> What to do: Go through the data and copy each line where the word "against" shows up.
= = = = =
Context: an optimization exercise on an open-source flow, tuned for small area. The choices shown serve that exercise and are no tape-out recipe. Function was checked by simulation only, so behaviour that the tests miss may differ from the original. No activity file was given, so power comes from the tool's default toggle rates.

==> design/flow/design.v <==
`default_nettype none
module rf_ld_word #(
    parameter int W = 32
) (
    input  wire         en,
    input  wire         en_n,
    input  wire [W-1:0] d,
    input  wire [W-1:0] q,
    output wire [W-1:0] y
);
    assign y = ({W{en}} & d) | ({W{en_n}} & q);
endmodule
module rf_sel3_n #(
    parameter int W = 32
) (
    input  wire         s0,
    input  wire         s1,
    input  wire         s2,
    input  wire [W-1:0] d0,
    input  wire [W-1:0] d1,
    input  wire [W-1:0] d2,
    output wire [W-1:0] y_n
);
    assign y_n = ~(({W{s0}} & d0) | ({W{s1}} & d1) | ({W{s2}} & d2));
endmodule
module rf_sel2_n #(
    parameter int W = 32
) (
    input  wire         s0,
    input  wire         s1,
    input  wire [W-1:0] d0,
    input  wire [W-1:0] d1,
    output wire [W-1:0] y_n
);
    assign y_n = ~(({W{s0}} & d0) | ({W{s1}} & d1));
endmodule
module rf_rd_port (
    input  wire [31:0]     sel,
    input  wire [32*32-1:0] src,
    output wire [31:0]     data
);
    wire [31:0] w_grp_n [11];
    for (genvar g = 0; g < 10; g++) begin : g_sel3
        rf_sel3_n #(.W(32)) u_sel (
            .s0 (sel[3*g]),
            .s1 (sel[3*g+1]),
            .s2 (sel[3*g+2]),
            .d0 (src[32*(3*g)   +: 32]),
            .d1 (src[32*(3*g+1) +: 32]),
            .d2 (src[32*(3*g+2) +: 32]),
            .y_n(w_grp_n[g])
        );
    end
    rf_sel2_n #(.W(32)) u_sel_last (
        .s0 (sel[30]),
        .s1 (sel[31]),
        .d0 (src[32*30 +: 32]),
        .d1 (src[32*31 +: 32]),
        .y_n(w_grp_n[10])
    );
    assign data = ~(w_grp_n[0] & w_grp_n[1] & w_grp_n[2] & w_grp_n[3] &
                    w_grp_n[4] & w_grp_n[5] & w_grp_n[6] & w_grp_n[7] &
                    w_grp_n[8] & w_grp_n[9] & w_grp_n[10]);
endmodule
module reg_bank_wb #(
    parameter logic [31:0] SP_INIT = 32'd227,
    parameter logic [31:0] RA_INIT = 32'd0,
    parameter int          BYPASS  = 1
) (
    input  logic        clk,
    input  logic        reset,
    input  logic        reg_write,
    input  logic [31:0] write_reg,
    input  logic [31:0] write_data,
    input  logic [4:0]  read_reg1,
    input  logic [4:0]  read_reg2,
    output logic [31:0] read_data1,
    output logic [31:0] read_data2,
    output logic        addr_err,
    output logic [4:0]  last_wr_idx
);
    localparam bit c_bypass = (BYPASS != 0);
    logic          w_hi_zero;
    logic          w_wr_legal;
    logic          w_wr_illegal;
    logic [4:0]    w_wr_idx;
    logic [32*32-1:0] w_src;
    logic          r_addr_err;
    logic [4:0]    r_last_wr_idx;
    assign w_wr_idx     = write_reg[4:0];
    assign w_hi_zero    = (write_reg[31:5] == 27'd0);
    assign w_wr_legal   = reg_write && w_hi_zero && (w_wr_idx != 5'd0);
    assign w_wr_illegal = reg_write && !w_hi_zero;
    for (genvar i = 1; i < 32; i++) begin : g_regs
        localparam logic [31:0] c_rst_val = (i == 29) ? SP_INIT :
                                            (i == 31) ? RA_INIT : 32'd0;
        logic        w_load;
        logic [31:0] w_din;
        logic [31:0] w_next;
        logic [31:0] r_q;
        assign w_load = reset || (w_wr_legal && (w_wr_idx == 5'(i)));
        assign w_din  = reset ? c_rst_val : write_data;
        rf_ld_word #(.W(32)) u_ld (
            .en  (w_load),
            .en_n(!w_load),
            .d   (w_din),
            .q   (r_q),
            .y   (w_next)
        );
        always_ff @(posedge clk) begin
            r_q <= w_next;
        end
        assign w_src[32*i +: 32] = r_q;
    end
    always_ff @(posedge clk) begin
        if (reset) begin
            r_addr_err    <= 1'b0;
            r_last_wr_idx <= 5'd0;
        end else begin
            if (w_wr_illegal) begin
                r_addr_err <= 1'b1;
            end
            if (w_wr_legal) begin
                r_last_wr_idx <= w_wr_idx;
            end
        end
    end
    logic        w_fwd1, w_fwd2;
    logic [31:0] w_sel1, w_sel2;
    assign w_fwd1 = c_bypass && w_wr_legal && (w_wr_idx == read_reg1);
    assign w_fwd2 = c_bypass && w_wr_legal && (w_wr_idx == read_reg2);
    assign w_src[31:0] = write_data;
    always_comb begin
        w_sel1[0] = w_fwd1;
        w_sel2[0] = w_fwd2;
        for (int i = 1; i < 32; i++) begin
            w_sel1[i] = (read_reg1 == 5'(i)) && !w_fwd1;
            w_sel2[i] = (read_reg2 == 5'(i)) && !w_fwd2;
        end
    end
    rf_rd_port u_rd1 (.sel(w_sel1), .src(w_src), .data(read_data1));
    rf_rd_port u_rd2 (.sel(w_sel2), .src(w_src), .data(read_data2));
    assign addr_err    = r_addr_err;
    assign last_wr_idx = r_last_wr_idx;
endmodule
`default_nettype wire
==> design/flow/flow/run.sh <==
#!/bin/bash
# Own flow: the standard layout (standard.sh, unchanged synthesis) with a few
# extra ORFS settings from flow/extra.mk appended to config.mk.
set -euo pipefail
cat flow/extra.mk >> config.mk
bash standard.sh > flow_make.log 2>&1
==> design/flow/flow/extra.mk <==
# Extra ORFS settings appended to the standard flow's config.mk by run.sh.
# Port buffers: the smallest buffer instead of the default delay cell.
export BUFFER_PORTS_ARGS = -buffer_cell sky130_fd_sc_hd__buf_1
# Clock tree: small clock buffers, no dummy loads.
export CTS_ARGS = -sink_clustering_enable -repair_clock_nets -dont_use_dummy_load -buf_list {sky130_fd_sc_hd__clkbuf_4 sky130_fd_sc_hd__clkbuf_8}
==> design/flow/standard.sh <==
#!/bin/bash
# synth_recipe.tcl (not shown) runs the flow's synth.tcl, then flattens the netlist and writes it again
# the make line also repeats each setting of config.mk as NAME=value (left out here)
make -C /OpenROAD-flow-scripts/flow DESIGN_CONFIG=/design/flow/config.mk WORK_HOME=/design/flow/orfs CLKGATE_MAP_FILE= SYNTH_SCRIPT=/design/flow/synth_recipe.tcl "${@:-finish}"
==> design/flow/config.mk <==
export PLATFORM = sky130hd
export DESIGN_NAME = reg_bank_wb
export DESIGN_NICKNAME = reg_bank_wb
export VERILOG_FILES = /design/flow/design.v
export SDC_FILE = /design/flow/constraint.sdc
export NUM_CORES = 4
export LEC_CHECK = 0
export CAP_MARGIN = 20
export CORE_MARGIN = 2
export CORE_UTILIZATION = 60
export SETUP_SLACK_MARGIN = 0.1
export SLEW_MARGIN = 20
export SYNTH_HIERARCHICAL = 1
export SYNTH_MINIMUM_KEEP_SIZE = 0
# Extra ORFS settings appended to bench's config.mk by run.sh.
# Port buffers: the smallest buffer instead of the default delay cell.
export BUFFER_PORTS_ARGS = -buffer_cell sky130_fd_sc_hd__buf_1
# Clock tree: small clock buffers, no dummy loads.
export CTS_ARGS = -sink_clustering_enable -repair_clock_nets -dont_use_dummy_load -buf_list {sky130_fd_sc_hd__clkbuf_4 sky130_fd_sc_hd__clkbuf_8}
==> design/flow/constraint.sdc <==
create_clock -name core_clock -period 6.0 [get_ports {clk}]
set_input_delay 1.2000 -clock core_clock [delete_from_list [all_inputs] [get_ports {clk}]]
set_output_delay 1.2000 -clock core_clock [all_outputs]
set_load 0.01 [all_outputs]
==> flow_metrics.env, run 1 <==
export IMPL_status="complete, no violations"
export IMPL_cts_buffer_depth=3
export IMPL_numCtsBuffers=162
export IMPL_synth_distinct_cells=32
export IMPL_ys_top_cells_by_count="dfxtp_1 (998), a22o_1 (930), a222oi_1 (640), buf_6 (312), nand4_1 (129)"
export IMPL_hp_class="flop to flop"
export IMPL_ant_nets=0
export IMPL_rrSetupSlack_ns=5.32
export IMPL_hold_violations=0
export IMPL_dp_hpwl_um=117000
export IMPL_htreeDepth=4
export IMPL_cts_tree="yes"
export IMPL_rsz0062_at_grt="true"
export IMPL_yosysSeqAreaShare=0.464
export IMPL_drt_pass1_iterations=17
export IMPL_drc=0
export IMPL_synth_fp_nets=3769
export IMPL_ys_flop_type="dfxtp_1"
export IMPL_async_flop_share=0
export IMPL_drtIter0Drc=11200
export IMPL_antenna_found_initial=12
export IMPL_cts_sinks=998
export IMPL_cts_root_buffer_cell="clkbuf_8"
export IMPL_drive_gt1_frac=0.171
export IMPL_yosys_top_cells_area="dfxtp_1 (46%), a22o_1 (19%), a222oi_1 (15%)"
export IMPL_synth_warning_count=8
export IMPL_wire_per_inst_um=40.9
export IMPL_arrival_ns=4.73
export IMPL_die_area_mm2=0.0739
export IMPL_startpoint_type="input port"
export IMPL_grt_max_degree=50
export IMPL_synthCells=3692
export IMPL_finClkSkew_ns=0
export IMPL_min_period_ns=5.93
export IMPL_fp_dieW_um=272
export IMPL_place_gp_congestion=1.04
export IMPL_syn_area_per_cell_um2=11.7
export IMPL_maxCapViolCount=0
export IMPL_tightestPinTransition_ns=1.39
export IMPL_path_class="input port to output port"
export IMPL_clk_latency_ns=0.83
export IMPL_via_count=42200
export IMPL_yosysMostFrequentCell="dfxtp_1"
export IMPL_grt_pass1_vias=40800
export IMPL_fin_crit_sh=0.988
export IMPL_hold_buffers=0
export IMPL_stdcell_count=4770
export IMPL_critical_path_required_ns=4.80
export IMPL_num_nets_final=3889
export IMPL_syn_to_final_growth_pct=8.30
export IMPL_synth_top_cell_by_area="dfxtp_1"
export IMPL_die_h_um=272
export IMPL_port_buffers=146
export IMPL_synth_edf_count=0
export IMPL_wl_um=195000
export IMPL_setup_viol=0
export IMPL_fmax_ghz=0.169
export IMPL_grt_usage=0.500
export IMPL_io_pin_count=147
export IMPL_final_max_slew_viol_count=0
export IMPL_grt_pass1_wl_um=275000
export IMPL_cp_max_fo=23
export IMPL_overflow=0
export IMPL_synth_top_area_frac=0.464
export IMPL_cp_end_kind="output port"
export IMPL_ir_worst_vdd_mv=0.230
export IMPL_clk_pin_slew_ns=0.05
export IMPL_synthesis_area_mm2=0.0430
export IMPL_synth_seq_cells=998
export IMPL_start_util=0.604
export IMPL_vias_per_cell=8.85
export IMPL_power_density_mw_per_mm2=307
export IMPL_final_core_util=0.654
export IMPL_dp_cells=4582
export IMPL_core_area_mm2=0.0712
export IMPL_maxSlewHeadroom=0.0713
export IMPL_rows=98
export IMPL_p_leak_nw=17.7
export IMPL_finalSetupTns_ns=0
per-module statistics from Yosys (local to each module, per instance), excerpt:
| module | area, um2 | flops+latches |
|---|---|---|
| rf_rd_port | 761 | 0 |
| reg_bank_wb | 22000 | 998 |
timing repair:
item	4_1_cts	5_1_grt
resized for setup	0	8
setup buffers	0	6
endpoints found under the setup margin	0	21
critical path, stage by stage:
cell,delay (ns)
buf_1,0.07
nor4_1,0.31
nand4_1,0.21
a2111oi_4,0.37
buf_12,0.22
buf_12,0.21
a21oi_4,0.31
buf_4,0.28
a222oi_1,0.52
nand3_1,0.39
or3_1,0.45
buf_1,0.15
final cells by class:
class                           count  area [um2]
Sequential cell                   998       20000
Timing Repair Buffer              390        2820
Multi-Input combinational cell   2258       20400
Antenna cell                       10        25.0
Inverter                            2        7.51
Tap cell                          950        1190
Fill cell                        5546       24600
Clock buffer                      162        2230
per-layer routing:
metal / share of wire / track usage
met5: 0.00019 / 0.00706
met4: 0.10 / 0.415
met3: 0.17 / 0.190
met2: 0.40 / 0.710
met1: 0.33 / 0.599
registers in the layout (all words and copies together) (netlist names):
register       flops
r_last_wr_idx      5
g_regs.r_q       992
r_addr_err         1
worst paths after layout:
check,startpoint,end,cells past startpoint
worst max-delay path,write_reg[7],read_data1[19],12
worst max register to register,g_regs[12].r_q[30]$_DFF_P_,g_regs[12].r_q[30]$_DFF_P_,1
worst min-delay path,r_addr_err$_SDFFE_PP0P_,r_addr_err$_SDFFE_PP0P_,2
worst min register to register,r_addr_err$_SDFFE_PP0P_,r_addr_err$_SDFFE_PP0P_,2
report_power, final:
part           total, mW  leakage, nW  internal, mW  switching, mW
clock               4.85         1.16          2.37           2.48
sequential          7.65         8.29          7.18          0.463
combinational       1.81         8.19         0.665           1.14
logic make-up (layout without fill, tap and decap cells):
logic type,Yosys count,in the layout,share of synthesized area
compound gates,1823,1825,0.382
buf+inv,438,554,0.0949
xor+xnor,10,10,0.00203
other cells,0,10,0
mux,5,5,0.00116
simple gates,418,418,0.0553
flops,998,998,0.464
cells in the final DEF, fill, tap and decap left out, types with 11 or more instances in the layout:
master and n:
dfxtp_1 998, a22o_1 930, a222oi_1 640, buf_4 215, clkbuf_8 162, buf_1 141
nand4_1 129, nand3_1 67, nand2_1 64, a22oi_1 64, a21oi_4 62, a22o_2 62
or3_1 62, a31oi_4 31, a31o_2 28, nor2b_2 23, buf_12 18, nor2b_4 11
through the flow:
step,power [mW],cell area [um2],hold WS [ns],setup WS [ns]
detailed placement,9.43,44000,0.456,0.206
global route,14.6,46600,0.490,0.0876
CTS,14.1,46300,0.468,0.202
global placement,9.35,44000,0.449,0.213
floorplan,8.75,43000,0.461,1.25
finish,14.3,46600,0.463,0.0740
==> run 2, diff against run 1 <==
==> design/flow/flow/extra.mk (replaced) <==
# Extra ORFS settings appended to the standard flow's config.mk by run.sh.
# Port buffers: the smallest buffer instead of the default delay cell.
export BUFFER_PORTS_ARGS = -buffer_cell sky130_fd_sc_hd__buf_1
# Clock tree: small clock buffers, no dummy loads.
export CTS_ARGS = -sink_clustering_enable -repair_clock_nets -dont_use_dummy_load -buf_list {sky130_fd_sc_hd__clkbuf_8} -sink_clustering_size 16 -sink_clustering_max_diameter 80
--- a/design/flow/config.mk
+++ b/design/flow/config.mk
@@ -6,9 +6,9 @@
 export NUM_CORES = 4
 export LEC_CHECK = 0
-export CAP_MARGIN = 20
+export CAP_MARGIN = 0
 export CORE_MARGIN = 2
 export CORE_UTILIZATION = 60
 export SETUP_SLACK_MARGIN = 0.1
-export SLEW_MARGIN = 20
+export SLEW_MARGIN = 0
 export SYNTH_HIERARCHICAL = 1
 export SYNTH_MINIMUM_KEEP_SIZE = 0
@@ -17,3 +17,3 @@
 export BUFFER_PORTS_ARGS = -buffer_cell sky130_fd_sc_hd__buf_1
 # Clock tree: small clock buffers, no dummy loads.
-export CTS_ARGS = -sink_clustering_enable -repair_clock_nets -dont_use_dummy_load -buf_list {sky130_fd_sc_hd__clkbuf_4 sky130_fd_sc_hd__clkbuf_8}
+export CTS_ARGS = -sink_clustering_enable -repair_clock_nets -dont_use_dummy_load -buf_list {sky130_fd_sc_hd__clkbuf_8} -sink_clustering_size 16 -sink_clustering_max_diameter 80
==> run 2 against run 1 <==
Net effect: the layout now fails its checks (capacitance limit, slew limit, setup timing); clock-buffer cell count shrank 89; worst setup slack lost 0.074 ns; die area is the same; wire length grew 1.6%; combinational power is essentially flat; first-iteration DRC count grew 3.2%; synthesized area is the same; sequential share of layout area grew 1.3 points; non-clock buffer count shrank 9; utilization shrank 2.0 points; synthesized cell count is the same; largest power group unchanged.
==> flow_metrics.env, run 2 <==
export IMPL_status="failed layout checks"
export IMPL_failed_checks="capacitance limit, slew limit, setup timing"
export IMPL_setup_viol=1
export IMPL_overflow=0
export IMPL_synthesis_area_mm2=0.0430
export IMPL_place_area_mm2=0.0440
export IMPL_syn_to_final_growth_pct=5.01
export IMPL_dp_hpwl_um=117000
export IMPL_hold_violations=0
export IMPL_r2r_start="g_regs[12].r_q[30]$_DFF_P_"
export IMPL_final_cell_mix="dfxtp_1 (998), a22o_1 (930), a222oi_1 (640)"
export IMPL_cts_sinks=998
export IMPL_synthCells=3692
export IMPL_ys_flop_type="dfxtp_1"
export IMPL_synth_seq_cells=998
export IMPL_top_regs="g_regs.r_q (992), r_last_wr_idx (5), r_addr_err (1)"
export IMPL_place_gp_congestion=1.04
export IMPL_via_count=42300
export IMPL_yosysSeqAreaShare=0.464
export IMPL_hp_class="flop to flop"
export IMPL_wl_um=198000
export IMPL_ff2ff_path_depth=1
export IMPL_syn_area_per_cell_um2=11.7
export IMPL_rrSetupSlack_ns=5.32
export IMPL_path_class="input port to output port"
export IMPL_cp_max_fo=28
export IMPL_fp_dieW_um=272
export IMPL_startpoint_type="input port"
export IMPL_synth_top_area_frac=0.464
export IMPL_cts_buffer_depth=3
export IMPL_rsz0062_at_grt="false"
export IMPL_p_total_mw=12.7
export IMPL_layout_commonest_cell="dfxtp_1"
export IMPL_cp_end_kind="output port"
export IMPL_drc=0
export IMPL_largest_reg_flops=992
export IMPL_drt_pass1_iterations=15
export IMPL_maxCapViolCount=3
export IMPL_async_flop_share=0
export IMPL_rows=98
export IMPL_holdPathStages=2
export IMPL_fmax_ghz=0.167
export IMPL_fin_crit_sh=1.00
export IMPL_finalSetupTns_ns=-0.000372
export IMPL_port_buffers=146
export IMPL_synth_edf_count=0
export IMPL_synth_fp_nets=3769
export IMPL_ys_top_cells_by_count="dfxtp_1 (998), a22o_1 (930), a222oi_1 (640), buf_6 (312), nand4_1 (129)"
export IMPL_core_area_mm2=0.0712
export IMPL_final_max_slew_viol_count=55
export IMPL_synth_distinct_cells=32
export IMPL_critical_path_required_ns=4.80
export IMPL_yosys_top_cells_area="dfxtp_1 (46%), a22o_1 (19%), a222oi_1 (15%)"
export IMPL_htreeDepth=3
export IMPL_io_pin_count=147
export IMPL_numCtsBuffers=73
export IMPL_clk_pin_slew_ns=0.10
export IMPL_r2r_end="g_regs[12].r_q[30]$_DFF_P_"
export IMPL_grt_usage=0.499
export IMPL_fillCellCount=5733
export IMPL_wire_per_inst_um=42.4
export IMPL_power_density_mw_per_mm2=282
export IMPL_whs_endpoint="r_addr_err$_SDFFE_PP0P_"
export IMPL_die_area_mm2=0.0739
export IMPL_cts_tree="yes"
export IMPL_maxSlewHeadroom=-0.0558
export IMPL_yosysMostFrequentCell="dfxtp_1"
export IMPL_clk_latency_ns=0.74
export IMPL_finClkSkew_ns=0
export IMPL_ir_worst_vdd_mv=0.201
export IMPL_synth_top_cell_by_area="dfxtp_1"
export IMPL_place_ws_ns=0.203
export IMPL_antenna_found_initial=16
export IMPL_start_util=0.604
export IMPL_drive_gt1_frac=0.150
export IMPL_grt_max_degree=50
export IMPL_drtIter0Drc=11500
export IMPL_final_cell_area_mm2=0.0452
export IMPL_hp_start="r_addr_err$_SDFFE_PP0P_"
export IMPL_grt_pass1_vias=40100
export IMPL_num_nets_final=3799
export IMPL_ant_nets=0
export IMPL_max_flop_register="g_regs.r_q"
export IMPL_tightestPinTransition_ns=1.58
export IMPL_cts_root_buffer_cell="clkbuf_8"
export IMPL_worst_slack_ns=-0.000372
export IMPL_min_period_ns=6.00
export IMPL_grt_pass1_wl_um=275000
export IMPL_synth_warning_count=8
export IMPL_die_h_um=272
export IMPL_p_leak_nw=16.9
export IMPL_vias_per_cell=9.04
export IMPL_arrival_ns=4.80
[run 2: cell count changes in the layout (fill, tap and decap cells not counted), sizes merged]
| cell | before | now |
|---|---|---|
| clkbuf | 167 | 79 |
| buf | 385 | 375 |
| a21oi | 65 | 73 |
[run 2: area by class of cell]
type / count / area (um2) / share of cell area
multi-input combinational: 2266 / 20400 / 0.451
sequential: 998 / 20000 / 0.442
timing repair buffer: 381 / 2590 / 0.0573
tap: 950 / 1190 / 0.0263
clock buffer: 73 / 1000 / 0.0222
antenna: 10 / 25.0 / 0.000554
inverter: 2 / 7.51 / 0.000166
[run 2: worst max-delay path by stage]
stage,start,endpoint,slack [ns],depth (start not counted)
floorplan,write_reg[22],read_data1[0],1.25,10
global placement,write_reg[10],read_data2[27],0.21,11
detailed placement,write_reg[7],read_data2[27],0.20,11
CTS,write_reg[7],read_data2[27],0.20,11
global route,read_reg2[1],read_data2[29],0.10,11
finish,read_reg2[1],read_data2[23],-0.0004,10
[run 2: critical path, stage by stage]
cell	delay, ns
buf_1	0.44
xor2_1	0.15
nor3_2	0.29
buf_12	0.32
buf_4	0.36
a21oi_4	0.40
a222oi_1	0.66
nand3_1	0.32
or3_1	0.42
buf_1	0.15
[run 2: modules after synthesis (local to each module, per instance), a selection]
module,times used,area [um2]
reg_bank_wb,1,22000
rf_rd_port,2,761
[run 2: kinds of logic (layout without fill, tap and decap cells)]
logic type	after synthesis	in the layout	synth area share
AND/OR/NAND/NOR	418	418	0.0553
other	0	10	0
XOR/XNOR	10	10	0.00203
flip-flops	998	998	0.464
multiplexers	5	5	0.00116
buffers and inverters	438	456	0.0949
AO/OA/AOI/OAI	1823	1833	0.382
[run 2: what timing repair did]
item                       4_1_cts  5_1_grt
hold buffers                     0        0
setup buffers                    0        6
gates resized for setup          0       10
setup endpoints to repair        0       12
[run 2: per-layer routing]
| layer | part of all wire | global-route usage |
|---|---|---|
| met5 | 0.0012 | 0.0116 |
| met4 | 0.10 | 0.411 |
| met3 | 0.17 | 0.184 |
| met2 | 0.39 | 0.705 |
| met1 | 0.33 | 0.606 |
[run 2: stage by stage]
stage	instances	hold WS [ns]	utilization
floorplan	3692	0.461	-
global placement	4580	0.449	0.617
detailed placement	4580	0.463	0.617
CTS	4653	0.476	0.631
global route	4672	0.483	0.634
finish	4680	0.474	0.635
[run 2: power by group]
part / internal, mW / switching (mW)
registers: 7.17 / 0.465
logic: 0.655 / 1.15
clock network: 1.10 / 2.21
total: 8.92 / 3.82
= = = = =
> Written solution:
==> run 2, diff against run 1 <==
==> run 2 against run 1 <==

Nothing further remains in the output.